* **TASK ITEM**
Instruction for the data below: set down exactly the lines from the line with "standard.sh (not shown)" to the line with "bash standard.sh > standard.log 2>&1", inclusive, and no others.

Saved entries:
-----

Background: an optimization exercise with open tools, aiming at small area, a short achievable clock period and few clock cycles per item. Do not read the settings as production practice.
Where RTL was checked, it was by simulation tests only, not by an equivalence proof against the original.

== v34 ==
==> module fft_mpart, before the edit <==
module fft_mpart #(parameter HAS_F = 1) (
    input  wire               clk,
    input  wire signed [10:0] t,
    input  wire signed [16:0] e,
    input  wire               k0,
    input  wire               k1,
    input  wire               kg,
    input  wire               kf,
    input  wire               ng,
    output reg  signed [8:0]  y
);
wire signed [18:0] te = t;
wire signed [18:0] ee = e;
wire f = HAS_F ? kf : 1'b0;
wire [7:0]  kc = k0 ? (ng ? 8'd192 : 8'd65) :
                 k1 ? (ng ? 8'd192 : 8'd64) :
                 kg ? (ng ? 8'd157 : 8'd66) :
                      (ng ? 8'd183 : 8'd65);
wire [18:0] s1 = ((f | kg) ? (te <<< 6) : (te <<< 7)) | {13'd0, kc[5:0]};
wire [18:0] s2 = f ? ~(te <<< 4) : kg ? (te <<< 5) : k0 ? ~te : 19'd0;
wire [18:0] s3 = f ? te : kg ? ~(te <<< 2) : 19'd0;
wire [18:0] s4 = f ? ee : kg ? ~te : 19'd0;
wire [18:0] a1, b1, r1, r2;
fft_csa c1 (.x(s1), .y(s2), .z(s3), .s(a1), .c(b1));
fft_csa c2 (.x(a1), .y(b1), .z(s4), .s(r1), .c(r2));
wire [7:0]  lo = {1'b0, r1[6:0]} + {1'b0, r2[6:0]};
wire [1:0]  lc = {1'b0, lo[7]} + {1'b0, kc[6] & lo[6]};    
reg  [10:0] h1_r, h2_r;
reg  [1:0]  lc_r;
reg         k7_r;
always @(posedge clk) begin
    h1_r <= r1[17:7];
    h2_r <= r2[17:7];
    lc_r <= lc;
    k7_r <= kc[7];
end
wire [10:0] ph = h1_r + h2_r + ({9'd0, lc_r} + {10'd0, k7_r});
wire signed [8:0] ys;
fft_sat #(.W(11)) s (.x(ph), .y(ys));
always @(posedge clk) y <= ys;
endmodule
==> flow/config.mk <==
export PLATFORM = sky130hd
export DESIGN_NAME = fft16
export DESIGN_NICKNAME = fft16
export VERILOG_FILES = /design/flow/design.v
export SDC_FILE = /design/flow/constraint.sdc
export NUM_CORES = 4
export LEC_CHECK = 0
export CAP_MARGIN = 20
export CORE_MARGIN = 2
export CORE_UTILIZATION = 55
export CTS_BUF_LIST = sky130_fd_sc_hd__clkbuf_8
export CTS_CLUSTER_DIAMETER = 60
export CTS_CLUSTER_SIZE = 16
export SLEW_MARGIN = 20
==> flow/constraint.sdc <==
create_clock -name core_clock -period 10.0 [get_ports {clk}]
set_input_delay 2.0000 -clock core_clock [delete_from_list [all_inputs] [get_ports {clk}]]
set_output_delay 2.0000 -clock core_clock [all_outputs]
set_load 0.01 [all_outputs]
standard.sh (not shown) runs the stock make flow with config.mk's settings and CLKGATE_MAP_FILE= SYNTH_SCRIPT=/design/flow/synth_recipe.tcl, a recipe that flattens the netlist after the stock synthesis.
==> flow/flow/run.sh <==
#!/bin/bash
# The standard layout (the standard.sh: unchanged synthesis and steps),
# with the port buffers made of sky130_fd_sc_hd__buf_2 cells instead of the
# delay-buffer cells buffer_ports picks by default, and timing repair asked
# to leave a setup margin of 6.9 ns (the clock period stays 10 ns).
export BUFFER_PORTS_ARGS="-buffer_cell sky130_fd_sc_hd__buf_2"
export SETUP_SLACK_MARGIN=6.9
bash standard.sh > standard.log 2>&1
Input-level comparison between v14 and v34:
--- a/flow/design.v
+++ b/flow/design.v
@@ -118,22 +118,21 @@
 wire [18:0] s4 = f ? ee : kg ? ~te : 19'd0;
 wire [18:0] a1, b1, r1, r2;
 fft_csa c1 (.x(s1), .y(s2), .z(s3), .s(a1), .c(b1));
 fft_csa c2 (.x(a1), .y(b1), .z(s4), .s(r1), .c(r2));
-wire [7:0]  lo = {1'b0, r1[6:0]} + {1'b0, r2[6:0]};
-wire [1:0]  lc = {1'b0, lo[7]} + {1'b0, kc[6] & lo[6]};    
-reg  [10:0] h1_r, h2_r;
+wire [8:0]  lo = {2'b0, r1[6:0]} + {2'b0, r2[6:0]} + {2'b0, kc[6], 6'd0};
+reg  [11:0] h1_r, h2_r;
 reg  [1:0]  lc_r;
 reg         k7_r;
 always @(posedge clk) begin
-    h1_r <= r1[17:7];
-    h2_r <= r2[17:7];
-    lc_r <= lc;
+    h1_r <= r1[18:7];
+    h2_r <= r2[18:7];
+    lc_r <= lo[8:7];
     k7_r <= kc[7];
 end
-wire [10:0] ph = h1_r + h2_r + ({9'd0, lc_r} + {10'd0, k7_r});
+wire [11:0] ph = h1_r + h2_r + ({10'd0, lc_r} + {11'd0, k7_r});
 wire signed [8:0] ys;
-fft_sat #(.W(11)) s (.x(ph), .y(ys));
+fft_sat #(.W(12)) s (.x(ph), .y(ys));
 always @(posedge clk) y <= ys;
 endmodule
 module fft_tw2 (
     input  wire              clk,
==> notes.md <==
Delta(core region area, v14 - v34) > 0. On post-route fraction of the period consumed by the critical path, v14 and v34 are basically level. In v14, the least setup slack across all paths after layout came out 0.0048 ns above the value in v34. Total detailed-routing wirelength: lower on v14. Relative to v34, synthesized cell count increased by 97 in v14. v14 vs v34: total CTS buffers up in v14. For the utilization after layout, v14 came in 0.42 points lower than v34 did.
No functional check of the RTL was part of any run of this note.

---

Another version of the RTL of fft16 (not shown whole).
Size in the first run: about 650 flip-flops, roughly 37000 µm² of cells after synthesis.
==> flow/config.mk <==
export PLATFORM = sky130hd
export DESIGN_NAME = fft16
export DESIGN_NICKNAME = fft16
export VERILOG_FILES = /design/flow/design.v
export SDC_FILE = /design/flow/constraint.sdc
export NUM_CORES = 4
export LEC_CHECK = 0
export CAP_MARGIN = 20
export CORE_MARGIN = 2
export CORE_UTILIZATION = 65
export CTS_BUF_LIST = sky130_fd_sc_hd__clkbuf_16
export CTS_CLUSTER_DIAMETER = 100
export CTS_CLUSTER_SIZE = 30
export PLACE_DENSITY = 0.75
export SLEW_MARGIN = 20
==> flow/constraint.sdc <==
create_clock -name core_clock -period 10.0 [get_ports {clk}]
set_input_delay 2.0000 -clock core_clock [delete_from_list [all_inputs] [get_ports {clk}]]
set_output_delay 2.0000 -clock core_clock [all_outputs]
set_load 0.01 [all_outputs]
Scripts as last shown in full above: flow/flow/run.sh
The starting point completed with no timing, DRC or antenna violations.
Then changed:
--- a/flow/design.v
+++ b/flow/design.v
@@ -105,20 +105,20 @@
     input  wire               ng,
     output reg  signed [8:0]  y
 );
 wire signed [18:0] te = t;
 wire signed [18:0] ee = e;
 wire f = HAS_F ? kf : 1'b0;
 wire [7:0]  kc = k0 ? (ng ? 8'd192 : 8'd65) :
                  k1 ? (ng ? 8'd192 : 8'd64) :
-                 kg ? (ng ? 8'd158 : 8'd67) :
+                 kg ? (ng ? 8'd157 : 8'd66) :
                       (ng ? 8'd183 : 8'd65);
-wire [18:0] s1 = f ? (te <<< 6) : (te <<< 7);
-wire [18:0] s2 = f ? ~(te <<< 4) : kg ? ~(te <<< 5) : k0 ? ~te : 19'd0;
+wire [18:0] s1 = (f | kg) ? (te <<< 6) : (te <<< 7);
+wire [18:0] s2 = f ? ~(te <<< 4) : kg ? (te <<< 5) : k0 ? ~te : 19'd0;
 wire [18:0] s3 = f ? te : kg ? ~(te <<< 2) : 19'd0;
 wire [18:0] s4 = f ? ee : kg ? ~te : 19'd0;
 wire [18:0] a1, b1, a2, b2, r1, r2;
 fft_csa c1 (.x(s1), .y(s2), .z(s3), .s(a1), .c(b1));
 fft_csa c2 (.x(a1), .y(b1), .z(s4), .s(a2), .c(b2));
 fft_csa c3 (.x(a2), .y(b2), .z({11'd0, kc}), .s(r1), .c(r2));
 wire [4:0]  lo = {1'b0, r1[3:0]} + {1'b0, r2[3:0]};
 wire [2:0]  gg = r1[6:4] & r2[6:4];
@@ -218,26 +218,25 @@
     input  wire              start,
     input  wire signed [8:0] din_i,
     input  wire signed [8:0] din_q,
     output wire              ready,
     output wire              dout_valid,
     output wire signed [8:0] dout_i,
     output wire signed [8:0] dout_q
 );
-localparam OFF_S1 = 15;            
-localparam OFF_M1 = 0;             
-localparam OFF_W1 = 2;             
-localparam OFF_S2 = 9;             
-localparam OFF_M2 = 11;            
-localparam OFF_W2 = 15;            
-localparam OFF_S3 = 17;            
-localparam OFF_M3 = 19;            
-localparam OFF_S4 = 23;            
-localparam OFF_Y4 = 26;            
+localparam OFF_M1 = 1;             
+localparam OFF_W1 = 3;             
+localparam OFF_S2 = 10;            
+localparam OFF_M2 = 12;            
+localparam OFF_W2 = 16;            
+localparam OFF_S3 = 18;            
+localparam OFF_M3 = 20;            
+localparam OFF_S4 = 24;            
+localparam OFF_Y4 = 27;            
 localparam Q  = OFF_Y4 / 16;
 localparam SM = OFF_Y4 % 16;
 reg  [3:0] cnt;
 reg        ready_r;
 reg        dv_r;
 reg  [Q+1:0] hist;                 
 wire       acc    = start & (cnt == 4'd15);    
 wire [3:0] cnt_n  = cnt + 4'd1;
@@ -253,36 +252,40 @@
     end
 end
 always @(posedge clk) begin
     ready_r <= rst_n & (cnt == 4'd14);
     dv_r    <= rst_n & dv_n;
 end
 assign ready      = ready_r;
 assign dout_valid = dv_r;
-wire [3:0] ns1 = cnt_n - OFF_S1;
 wire [3:0] nw1 = cnt_n - OFF_W1;
 wire [3:0] ns2 = cnt_n - OFF_S2;
 wire [3:0] nw2 = cnt_n - OFF_W2;
 wire [3:0] ns3 = cnt_n - OFF_S3;
 wire [3:0] ns4 = cnt_n - OFF_S4;
 wire [3:0] m1  = cnt - OFF_M1;     
 wire [3:0] m2  = cnt - OFF_M2;
 wire [3:0] m3  = cnt - OFF_M3;
 reg c1, xc1, c2, xc2, c3, c4;
 always @(posedge clk) begin
-    c1  <= ns1[0];
+    c1  <= cnt_n[0];
     xc1 <= nw1[3] & ~nw1[0];
     c2  <= ns2[1];
     xc2 <= nw2[2] & ~nw2[1];
     c3  <= ns3[1];
     c4  <= ns4[0];
 end
+reg signed [8:0] x0_i, x0_q;
+always @(posedge clk) begin
+    x0_i <= din_i;
+    x0_q <= din_q;
+end
 wire signed [9:0] b1_i, b1_q;
-fft_sdf #(.D(1)) u_s1 (.clk(clk), .c(c1), .x_i(din_i), .x_q(din_q), .y_i(b1_i), .y_q(b1_q));
+fft_sdf #(.D(1)) u_s1 (.clk(clk), .c(c1), .x_i(x0_i), .x_q(x0_q), .y_i(b1_i), .y_q(b1_q));
 reg signed [9:0] o1_i, o1_q;
 reg              o1_n4;
 always @(posedge clk) begin
     o1_i  <= b1_i;
     o1_q  <= b1_q;
     o1_n4 <= m1[0] & m1[1];
 end
 wire signed [8:0] y1_i_c, y1_q_c;
Outcome: Wire length rises by about 5%; design area rises by 3.1%; die area goes up by about 4%; non-clock buffer count came out higher by 6.
Testbench counts after the change, summed over its fixed seeds: cycles 6,368, frames 384.
For the first run of this note, only the layout was checked, not whether the RTL still works.

==> re-timing with driven ports <==
The results above use ideal ports. As a check the final layouts listed here were re-extracted and re-timed, cells and wires unchanged. Step 1 assumes that a clkbuf_16 drives the clock port and a buf_2 every other input. Step 2 moves the port delays by t, midway between the first and last clock arrival at a register: inputs arrive t later, outputs are due t later. That takes back most of the time a late clock gives input paths. a / b / c = ideal ports / drivers / drivers and shift; a / b = the first two.
| run | t (ns) | setup WS [ns] | worst hold slack (ns) | worst setup path at the end | worst data-port slew with drivers (ns) |
|---|---|---|---|---|---|
| v34 | 0.765 | 6.579 / 6.579 / 6.579 | 0.315 / 0.315 / 0.315 | register to register | 0.09 |
| v14 | 0.782 | 6.584 / 6.584 / 6.584 | 0.322 / 0.322 / 0.322 | register to register | 0.10 |
| the first run of note 2 | 0.669 | 6.846 / 6.855 / 6.187 | 0.306 / 0.306 / 0.306 | input to register | 0.07 |
| the second run of note 2 | 0.667 | 6.924 / 6.863 / 6.953 | 0.321 / 0.321 / 0.321 | register to register | 0.10 |
After both steps setup and hold are still met in every run listed. The setup slack of the first run of note 2, which loses most, moves by +0.009 ns with the drivers and by -0.659 ns with both steps.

-----

* **FINAL ANSWER**
standard.sh (not shown) runs the stock make flow with config.mk's settings and CLKGATE_MAP_FILE= SYNTH_SCRIPT=/design/flow/synth_recipe.tcl, a recipe that flattens the netlist after the stock synthesis.
==> flow/flow/run.sh <==
#!/bin/bash
# The standard layout (the standard.sh: unchanged synthesis and steps),
# with the port buffers made of sky130_fd_sc_hd__buf_2 cells instead of the
# delay-buffer cells buffer_ports picks by default, and timing repair asked
# to leave a setup margin of 6.9 ns (the clock period stays 10 ns).
export BUFFER_PORTS_ARGS="-buffer_cell sky130_fd_sc_hd__buf_2"
export SETUP_SLACK_MARGIN=6.9
bash standard.sh > standard.log 2>&1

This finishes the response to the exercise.